SimConcept: A Hybrid Approach for Simplifying Composite Named Entities in Biomedical Text

Authors: Chih-Hsuan Wei, Robert Leaman and Zhiyong Lu (PI)

Research highlights

Here we propose a hybrid approach by integrating a machine learning model, named SimConcept, with a pattern identification strategy to identify individual mentions from a composite named entity. More specifically, we first trained and built a Conditional Random Fields model to detect the composite mentions and subsequently identify the antecedent (e.g., colorectal) and conjuncts regions (e.g., adenomas and carcinoma) of a composite mention. Next, we manually developed four patterns to model the six different types of composite mentions in our study. Finally, by applying our patterns to those previously identified regions in the composite mention, individual mentions are generated in our final output (e.g. colorectal adenomas and colorectal carcinoma).

Method overview

SimConcept consists of two modules as shown in Figure 1. The first module consists of a conditional random field model. In this module, the input mention is separated into tokens and each token assigned labels according to the most likely sequence of states through the model. The second module reassembles the tokens into individual mentions using a pattern identification method.

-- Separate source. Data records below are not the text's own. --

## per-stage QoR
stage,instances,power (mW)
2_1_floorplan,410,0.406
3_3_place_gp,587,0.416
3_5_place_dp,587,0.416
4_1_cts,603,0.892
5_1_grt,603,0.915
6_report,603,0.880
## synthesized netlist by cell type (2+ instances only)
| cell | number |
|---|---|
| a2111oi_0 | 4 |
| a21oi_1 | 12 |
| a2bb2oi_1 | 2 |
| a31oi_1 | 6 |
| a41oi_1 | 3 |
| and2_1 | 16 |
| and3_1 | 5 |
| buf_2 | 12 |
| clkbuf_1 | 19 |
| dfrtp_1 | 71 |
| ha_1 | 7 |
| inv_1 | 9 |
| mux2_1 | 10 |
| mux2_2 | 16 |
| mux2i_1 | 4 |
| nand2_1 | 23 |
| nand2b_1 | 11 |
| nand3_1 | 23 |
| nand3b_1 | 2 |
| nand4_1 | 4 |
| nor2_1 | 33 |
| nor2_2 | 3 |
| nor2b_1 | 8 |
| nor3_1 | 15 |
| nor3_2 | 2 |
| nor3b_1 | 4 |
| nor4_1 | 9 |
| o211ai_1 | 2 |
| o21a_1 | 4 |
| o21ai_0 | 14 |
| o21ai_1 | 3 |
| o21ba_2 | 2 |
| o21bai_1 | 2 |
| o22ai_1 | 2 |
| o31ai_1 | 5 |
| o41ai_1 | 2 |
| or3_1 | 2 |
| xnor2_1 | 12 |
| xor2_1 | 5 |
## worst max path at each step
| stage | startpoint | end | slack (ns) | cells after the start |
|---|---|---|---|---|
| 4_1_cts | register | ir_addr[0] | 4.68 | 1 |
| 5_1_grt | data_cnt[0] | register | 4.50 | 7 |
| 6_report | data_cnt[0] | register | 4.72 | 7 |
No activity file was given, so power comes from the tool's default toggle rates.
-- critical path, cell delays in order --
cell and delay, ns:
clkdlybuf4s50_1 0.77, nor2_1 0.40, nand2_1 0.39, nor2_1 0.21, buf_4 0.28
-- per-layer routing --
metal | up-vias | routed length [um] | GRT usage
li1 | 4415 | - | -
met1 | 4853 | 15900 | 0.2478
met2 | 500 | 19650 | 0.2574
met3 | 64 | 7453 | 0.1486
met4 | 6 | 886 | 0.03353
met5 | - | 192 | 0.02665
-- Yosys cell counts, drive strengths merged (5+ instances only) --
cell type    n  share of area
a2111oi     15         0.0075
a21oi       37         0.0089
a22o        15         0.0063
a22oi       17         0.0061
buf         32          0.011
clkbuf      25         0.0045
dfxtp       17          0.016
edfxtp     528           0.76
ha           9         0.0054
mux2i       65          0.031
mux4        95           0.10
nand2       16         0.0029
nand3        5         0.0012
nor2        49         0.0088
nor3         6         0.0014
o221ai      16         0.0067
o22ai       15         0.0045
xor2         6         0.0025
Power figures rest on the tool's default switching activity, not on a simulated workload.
## flow/run.sh

```bash
#!/bin/bash
# OpenROAD 26Q1-2900-gdf79404cd8, Yosys 0.63+post, stock flow scripts
make -C /OpenROAD-flow-scripts/flow DESIGN_CONFIG=/design/flow/config.mk WORK_HOME=/design/flow/orfs finish
```

## flow/config.mk

```make
export PLATFORM = sky130hd
export DESIGN_NAME = Traffic_Light_Controller
export DESIGN_NICKNAME = Traffic_Light_Controller
export VERILOG_FILES = /design/flow/design.v
export SDC_FILE = /design/flow/constraint.sdc
export NUM_CORES = 4
export LEC_CHECK = 1
export CORE_UTILIZATION = 50
```

## flow/constraint.sdc

```tcl
current_design Traffic_Light_Controller

set clk_period 6.8
set clk_io_pct 0.2

create_clock -name clk0 -period $clk_period [get_ports {clk}]

set non_clock_inputs [all_inputs -no_clocks]
set_input_delay [expr $clk_period * $clk_io_pct] -clock clk0 $non_clock_inputs
set_output_delay [expr $clk_period * $clk_io_pct] -clock clk0 [all_outputs]
```

## flow/design.v

```verilog
`timescale 1ns / 1ps
module Clock_Divider(clk,divided_clk);
input clk;
output reg divided_clk=0;
parameter dividend_value=49;
integer counter=0;
always@(posedge clk) begin
if(counter==dividend_value) begin
counter<=0;
divided_clk<=~divided_clk;
end
else begin
counter<=counter+1;
divided_clk<=divided_clk;
end
end
endmodule
`timescale 1ns / 1ps
module Traffic_Light_Controller(D1,D2,D3,D4,clk,rst);
input clk,rst;
output reg [2:0] D1,D2,D3,D4;
wire divided_clk;
Clock_Divider d(clk,divided_clk);
reg [3:0] present_state,next_state;
reg [5:0] counter=0;
parameter s0=4'd0,
          s1=4'd1,
			 s2=4'd2,
			 s3=4'd3,
			 s4=4'd4,
			 s5=4'd5,
			 s6=4'd6,
			 s7=4'd7,
			 s8=4'd8;
always@(posedge divided_clk or negedge rst) begin
if(!rst) begin
present_state<=s0;
end
else begin
present_state<=next_state;
end
end
always@(posedge divided_clk) begin
if(counter==6'd60) begin
counter<=6'd0;
end
else begin
counter<=counter+1;
end
end
always@( present_state or counter ) begin
case(present_state) 
s0: begin
    if(counter>=6'd10) begin
	 next_state=s1;
	 end
	 else begin
	 next_state=s0;
	 D1=3'b001;
	 D2=3'b100;
	 D3=3'b100;
	 D4=3'b100;
	 end
	 end
s1: begin
    if(counter>=6'd15) begin
	 next_state=s2;
	 end
	 else begin
	 next_state=s1;
	 D1=3'b010;
	 D2=3'b100;
	 D3=3'b100;
	 D4=3'b100;
	 end
    end
s2: begin
    if(counter>=6'd25) begin
	 next_state=s3;
	 end
	 else begin
	 next_state=s2;
	 D1=3'b100;
	 D2=3'b001;
	 D3=3'b100;
	 D4=3'b100;
	 end
    end
s3: begin
    if(counter>=6'd30) begin
	 next_state=s4;
	 end
	 else begin
	 next_state=s3;
	 D1=3'b100;
	 D2=3'b010;
	 D3=3'b100;
	 D4=3'b100;
	 end
    end
s4: begin
    if(counter>=6'd40) begin
	 next_state=s5;
	 end
	 else begin
	 next_state=s4;
	 D1=3'b100;
	 D2=3'b100;
	 D3=3'b001;
	 D4=3'b100;
	 end
    end
s5: begin
    if(counter>=6'd45) begin
	 next_state=s6;
	 end
	 else begin
	 next_state=s5;
	 D1=3'b100;
	 D2=3'b100;
	 D3=3'b010;
	 D4=3'b100;
	 end
    end
s6: begin
    if(counter>=6'd55) begin
	 next_state=s7;
	 end
	 else begin
	 next_state=s6;
	 D1=3'b100;
	 D2=3'b100;
	 D3=3'b100;
	 D4=3'b001;
	 end
    end
s7: begin
    if(counter>=6'd60) begin
	 next_state=s0;
	 end
	 else begin
	 next_state=s7;
	 D1=3'b100;
	 D2=3'b100;
	 D3=3'b100;
	 D4=3'b010;
	 end
    end
default: begin
         next_state=s0;
			D1=3'b000;
	      D2=3'b000;
	      D3=3'b000;
	      D4=3'b000;  
			end
endcase
end
endmodule
```

==> results.txt <==
Ys Warns: 2
register pins left without a clock: 26
Slew headroom: 55.9%
vias in the first global route: 1,546
Worst setup SP type: flop
Clock Latency Late Sink: 280 ps
Post-Syn Area per Cell: 9.42 um^2
Hold Violations, Final: 0
post-CTS setup buffer count: 0
measured slew at the worst slew-check pin: 652 ps
Final setup viols: 0
period utilisation layout: 30.3%
Clock transition at path regs: 70 ps
PD cells: 124 nW/um^2
endpoints left unconstrained: 38
tool warning count: 31
Commonest flop: dfxtp_1
vias post-DR: 1,678
most numerous logic cell after layout: dfxtp_1
fmax: 485 MHz
final total power: 334 uW
Die Footprint: 5220 um^2
Max Cap Viol: 0
Final Non-Filler Cells: 335
ant diodes: 0
yosys synthesis chip area: 2470 um^2
Worst EP required: 6740 ps
final tally of max-slew violations: 0
RSZ-0062 raised after global routing: false
most common logic cells in the final layout: dfxtp_1 (38), xor2_1 (21), nand2_1 (20)
clock root buffer: clkbuf_8
register-to-register path setup slack: 4740 ps
Final Hold Slack: 462 ps
maximum fanout along the worst path: 6
Max VDD drop: 0.119 mV
hold_buf cts: 0
Synth Register Bits: 59
reg-to-reg critical path endpoint: d.divided_clk
Syn Inst Count: 262
HP Class: reg2reg
Final min period: 2060 ps
critical path arrival: 2000 ps
outcome: complete, no violations
final setup TNS: 0 ps
Syn-to-layout area delta: 8.87%
hold path depth: 1
cts repair resizes: 0
CTS Buf Count: 5
Placed Cells: 327
layout cells sized above 1: 7.46%
Clock Path Buffers: 2
Die Y: 72.3 um
P_leak: 0.00114 uW
largest net degree at the start of global routing: 16
R2R depth: 3
routed length per instance: 12.5 um
cell area after layout: 2690 um^2
number of enable flip-flop cells: 1
core area: 4720 um^2
WS Path Type: reg2reg
RR Startpoint: d.counter[26]
GRT Util Overall: 18.0%
Vias/cell: 5.01
Clock Skew: 5.89 ps
hold worst-path end: d.counter[31]
starting DRC count in detailed routing: 105
DRC: 0
global-route wire length before repair: 7230 um
post-placement cell area: 2610 um^2
Setup crit end kind: flop
Fill cells: 424
cell row count: 25
grt ovf: 0
Yosys cell types: 43
Die W: 72.3 um
Pre-antenna DRT Iters: 4
Detailed Route WL: 4200 um
share of flip-flops with an asynchronous set or reset: 13.6%
number of routed nets with antenna violations: 0
IO Count: 14
CTS tree: done
gpl congestion: 0.823
dpl hpwl: 2990 um
Hold Crit Start: d.counter[31]
Pre-Place Util: 52.3%
mapped cell area: 2470 um^2
CTS H-tree depth: 2
Yosys Instances: 262
antenna violations before repair: 0
port bufs: 13
**/design/flow/config.mk**
```make
export PLATFORM = sky130hd
export DESIGN_NAME = Fibinocci
export DESIGN_NICKNAME = Fibinocci
export VERILOG_FILES = /design/flow/design.v
export SDC_FILE = /design/flow/constraint.sdc
export NUM_CORES = 4
export LEC_CHECK = 1
export CORE_UTILIZATION = 50
```
**/design/flow/constraint.sdc**
```tcl
current_design Fibinocci

set clk_period 19.1
set clk_io_pct 0.2

create_clock -name clk0 -period $clk_period [get_ports {clk}]

set non_clock_inputs [all_inputs -no_clocks]
set_input_delay [expr $clk_period * $clk_io_pct] -clock clk0 $non_clock_inputs
set_output_delay [expr $clk_period * $clk_io_pct] -clock clk0 [all_outputs]
```
**/design/flow/design.v**
```verilog
`timescale 1ns / 1ps
module Fibinocci(clk,rst,out);
input clk,rst;
output  reg [31:0] out=0;
reg [31:0] temp1=0,temp2=1;
reg [31:0] temp_out;
always @(posedge clk or negedge rst) begin
if(!rst) begin
temp1=0;
temp2=1;
out=0;
end
else if(out==32'd4294967295) begin
temp1=0;
temp2=1;
out=0;
end
else begin
out=temp1+temp2;
temp2=temp1;
temp1=out;
end
end
endmodule
```
**/design/flow/run.sh**
```bash
#!/bin/bash
# OpenROAD 26Q1-2900-gdf79404cd8, Yosys 0.63+post, stock flow scripts
make -C /OpenROAD-flow-scripts/flow DESIGN_CONFIG=/design/flow/config.mk WORK_HOME=/design/flow/orfs finish
```
==> results.toml <==
# generated from flow reports
[clocking]
cts.sinks = 64
clock_latency_ns = 0.36
hold_buffers = 0
clk_pin_slew_ns = 0.08
htreeDepth = 3
clockBufferDepth = 2
cts_buffers = 9
clockRootBuffer = "clkbuf_8"
postCtsSetupBuffers = 0
cts_tree = "done"
cts-resized-gates = 0

[layout]
fillers = 652
area_delta_synth_final_pct = 14.4
drive_above_1_share_pct = 9.93
finish.utilization_pct = 58.9

[hold_path]
hold_class = "register to register"
hold_end = "temp2[0]$_DFF_PN1_"
worstHoldStart = "temp1[0]$_DFF_PN0_"
min_path_cells = 0

[detailed_routing]
ant_nets = 0
wirelength_um = 8860
antenna_cells = 0
first_pass_iters = 4
vias = 3116
drt-initial-drc-count = 170
viasPerCell = 5.72
wl_per_cell_um = 16.2
drc = 0

[floorplanning]
io_pins = 34
die_w_um = 91.2
dieHeight_um = 91.2
rows = 32
die-area_um2 = 8310
fp_util_pct = 51.5
core_area_um2 = 7730

[sta]
setup_viol = 0
fmax_mhz = 197
final.setup.tns_ns = 0
max_slew_margin_pct = 53.4
final_hold_viol_count = 0
finalMaxSlewViolations = 0
setup_slack_ns = 14.03
finalClockSkew_ns = 0.0113
finalCriticalPeriod_ns = 5.07
worst_pin_slew_ns = 0.697
rsz0062_at_grt = "no"
post-route-period-util_pct = 26.6

[worst_setup_path]
cpLargestDelayFamily = "buffers and inverters"
reg2reg_depth = 10
worstSetupStartpoint = "temp1[0]$_DFF_PN0_"
crit_chain = "clkdlybuf4s50_1"
cp-end-kind = "output pin"
r2r_slack_ns = 16.46
startpoint_type = "register"
critPathMaxStageDelay_ns = 0.48
path_max_fanout = 4
crit_slowest_cell = "clkdlybuf4s50_1"
r2r_start = "temp2[0]$_DFF_PN1_"
path_buffers = 1
critPathKind = "register to output pin"
critPathArrivalTime_ns = 1.25
crit_required_ns = 15.28
timing.rr.end = "temp1[20]$_DFF_PN0_"

[power_and_ir_drop]
p_per_area_nw_per_um2 = 59.5
p_leak_uw = 0.00220
max-vdd-ir-drop_v = 0.0000342
share_comb_of_total_power_pct = 1.0
clockPowerShare_pct = 49.0
p_switching_uw = 57.7
pwr-share-seq_pct = 50.0
p_sw_share_pct = 21.3
intPower_uw = 213

[yosys]
numSynthFlops = 64
synth_top_area_share_pct = 39.6
most_common_cell = "dfrtp_1"
seq_area_frac_synth_pct = 40.3
edf_count = 0
ys_warn_count = 1
synth_area_um2 = 3980
yosys.area.top_type = "dfrtp_1"
synth_area_per_cell_um2 = 9.65
yosysUniqueCellTypes = 63
area_leaders = "dfrtp_1, ha_1, and2_1"
async_reset_ff_share_pct = 100
ys.flop_type = "dfrtp_1"
yosys.stat.chipArea_um2 = 3980
syn_inst = 412
yosysCellCount = 412
top_cells_by_count = "dfrtp_1, nor2_1, and2_1"

[global_route]
grt_pass1_vias = 2994
grt_use_total_pct = 23.6
grt_pass1_wl_um = 15000
overflow = 0
grt_max_degree = 34
antenna_found_initial = 0

[placed_design]
post-place-ws_ns = 14.26
io_buffers = 33
hpwl_um = 6520
place_congestion = 0.915

[run]
log.warning_count = 25
drv_cap = 0

[status]
status = "complete, no violations"
sequential cells by signal (all words and copies together), names as in the netlist:
| register | count |
|---|---|
| temp1 | 32 |
| temp2 | 32 |
metrics by stage:
step / power, µW / area [µm²] / instances / hold slack (ns)
3_5_place_dp: 141 / 4320 / 529 / 0.427
4_1_cts: 274 / 4550 / 545 / 0.438
5_1_grt: 280 / 4550 / 545 / 0.464
3_3_place_gp: 141 / 4320 / 529 / 0.429
6_report: 271 / 4550 / 545 / 0.441
2_1_floorplan: 138 / 3980 / 412 / 0.459
placed cells by master (no fill, tap or decap), drive strengths merged, types with 3 or more instances in the layout:
| cell | count |
|---|---|
| nand2b | 4 |
| buf | 4 |
| xnor2 | 7 |
| a211oi | 4 |
| nor4 | 4 |
| nor3 | 11 |
| o211ai | 4 |
| o21ai | 17 |
| nor2 | 41 |
| inv | 6 |
| a21oi | 32 |
| a31o | 4 |
| clkdlybuf4s50 | 32 |
| a31oi | 6 |
| mux2i | 4 |
| dfrtp | 63 |
| o31ai | 3 |
| and2 | 35 |
| nand4 | 18 |
| clkbuf | 10 |
| ha | 31 |
| a21o | 13 |
| o21a | 5 |
| nand2 | 30 |
| nand3 | 9 |
| xor2 | 12 |
layout make-up:
type / count / area, µm² / share of cell area, %
multi-input cells: 321 / 2220 / 48.8
repair buffers: 36 / 348 / 7.65
clock buffers: 10 / 138 / 3.03
inverters: 6 / 22.5 / 0.495
clock inverters: 6 / 92.6 / 2.04
well taps: 102 / 128 / 2.81
flip-flops and latches: 64 / 1600 / 35.2
kinds of logic (layout without fill, tap and decap cells):
logic type / after synthesis / in the layout / share of synthesized area [%]
AND-OR/OR-AND: 103 / 103 / 18.5
XOR/XNOR: 19 / 19 / 4.19
adder cells (fa/ha/maj): 32 / 32 / 10.3
buffers and inverters: 27 / 58 / 3.90
flip-flops: 64 / 64 / 40.3
multiplexers: 4 / 4 / 1.01
AND/OR/NAND/NOR: 163 / 163 / 21.8
worst max path at each step:
stage | to | cells after the start | slack (ns)
finish | out[0] | 1 | 14.03
global route | out[0] | 1 | 13.97
CTS | out[0] | 1 | 14.02
power groups by stage:
stage     Combinational (µW)  Sequential, µW  Clock (µW)
4_1_cts                 2.98             135         135
5_1_grt                 3.32             135         141
6_report                2.69             135         133
layer usage:
layer | wire [µm] | vias up | global-route usage (%)
met5 | 0 | - | 0
met4 | 106 | 0 | 2.38
li1 | - | 1536 | -
met1 | 4230 | 1497 | 38.1
met2 | 4140 | 75 | 36.7
met3 | 377 | 8 | 2.89
Power is estimated from default activity; no workload was simulated.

Figure 1. An overview of the SimConcept workflow.

Results

To evaluate our method, we used leave-one-out cross validation on the three sets (i.e., gene, disease and chemical). Table 1 shows the results of our evaluation, where we see that the overall performance is high for all three entity types. As mentioned in introduction, this study is aimed at helping bioconcept normalization. We therefore applied SimConcept in GenNorm [21] and DNorm [18], and evaluated on the test sets of BioCreative II gene normalization task [12] and NCBI disease corpus [50], respectively (no normalized chemical corpus is available). To avoid training on the test set, the training set for SimConcept excluded the test corpora for GenNorm and DNorm. As shown in Table 4 and Table 5, using SimConcept can further improve the state-of-the-art performance for 1.17% in F-measure (P-value=0.02) for gene normalization and 1.34% in F-measure (P-value=0.03) for disease normalization.

Bioconcepts	Precision	Recall	F-measure
Gene	89.51%	91.35%	90.42%
Disease	87.92%	85.07%	86.47%
Chemical	87.44%	84.71%	86.05%

Table 1. The evaluation of SimConcept corpus.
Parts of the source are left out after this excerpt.